[[ INPUT FOR THIS TASK, beginning ]]

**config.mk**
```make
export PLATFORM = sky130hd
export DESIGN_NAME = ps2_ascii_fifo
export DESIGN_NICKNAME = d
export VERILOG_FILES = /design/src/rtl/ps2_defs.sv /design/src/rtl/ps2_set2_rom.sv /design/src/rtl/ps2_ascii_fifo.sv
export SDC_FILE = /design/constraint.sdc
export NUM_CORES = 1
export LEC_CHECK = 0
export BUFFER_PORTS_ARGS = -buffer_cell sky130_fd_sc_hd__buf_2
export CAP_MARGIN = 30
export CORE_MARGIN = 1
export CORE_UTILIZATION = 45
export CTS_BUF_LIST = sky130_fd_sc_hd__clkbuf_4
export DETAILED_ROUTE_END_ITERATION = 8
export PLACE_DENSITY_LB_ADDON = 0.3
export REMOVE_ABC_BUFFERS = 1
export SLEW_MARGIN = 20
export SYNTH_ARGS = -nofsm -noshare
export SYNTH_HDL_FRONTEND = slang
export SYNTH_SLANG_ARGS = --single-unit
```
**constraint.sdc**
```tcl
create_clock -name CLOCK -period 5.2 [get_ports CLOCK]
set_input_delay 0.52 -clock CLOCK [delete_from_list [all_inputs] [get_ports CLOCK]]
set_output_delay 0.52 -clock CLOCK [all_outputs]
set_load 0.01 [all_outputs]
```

[[ INPUT FOR THIS TASK, end ]]

[WORK REQUEST]: A verbatim transcription of all the entries above is required.

[WRITTEN ANSWER]:
**config.mk**
```make
export PLATFORM = sky130hd
export DESIGN_NAME = ps2_ascii_fifo
export DESIGN_NICKNAME = d
export VERILOG_FILES = /design/src/rtl/ps2_defs.sv /design/src/rtl/ps2_set2_rom.sv /design/src/rtl/ps2_ascii_fifo.sv
export SDC_FILE = /design/constraint.sdc
export NUM_CORES = 1
export LEC_CHECK = 0
export BUFFER_PORTS_ARGS = -buffer_cell sky130_fd_sc_hd__buf_2
export CAP_MARGIN = 30
export CORE_MARGIN = 1
export CORE_UTILIZATION = 45
export CTS_BUF_LIST = sky130_fd_sc_hd__clkbuf_4
export DETAILED_ROUTE_END_ITERATION = 8
export PLACE_DENSITY_LB_ADDON = 0.3
export REMOVE_ABC_BUFFERS = 1
export SLEW_MARGIN = 20
export SYNTH_ARGS = -nofsm -noshare
export SYNTH_HDL_FRONTEND = slang
export SYNTH_SLANG_ARGS = --single-unit
```
**constraint.sdc**
```tcl
create_clock -name CLOCK -period 5.2 [get_ports CLOCK]
set_input_delay 0.52 -clock CLOCK [delete_from_list [all_inputs] [get_ports CLOCK]]
set_output_delay 0.52 -clock CLOCK [all_outputs]
set_load 0.01 [all_outputs]
```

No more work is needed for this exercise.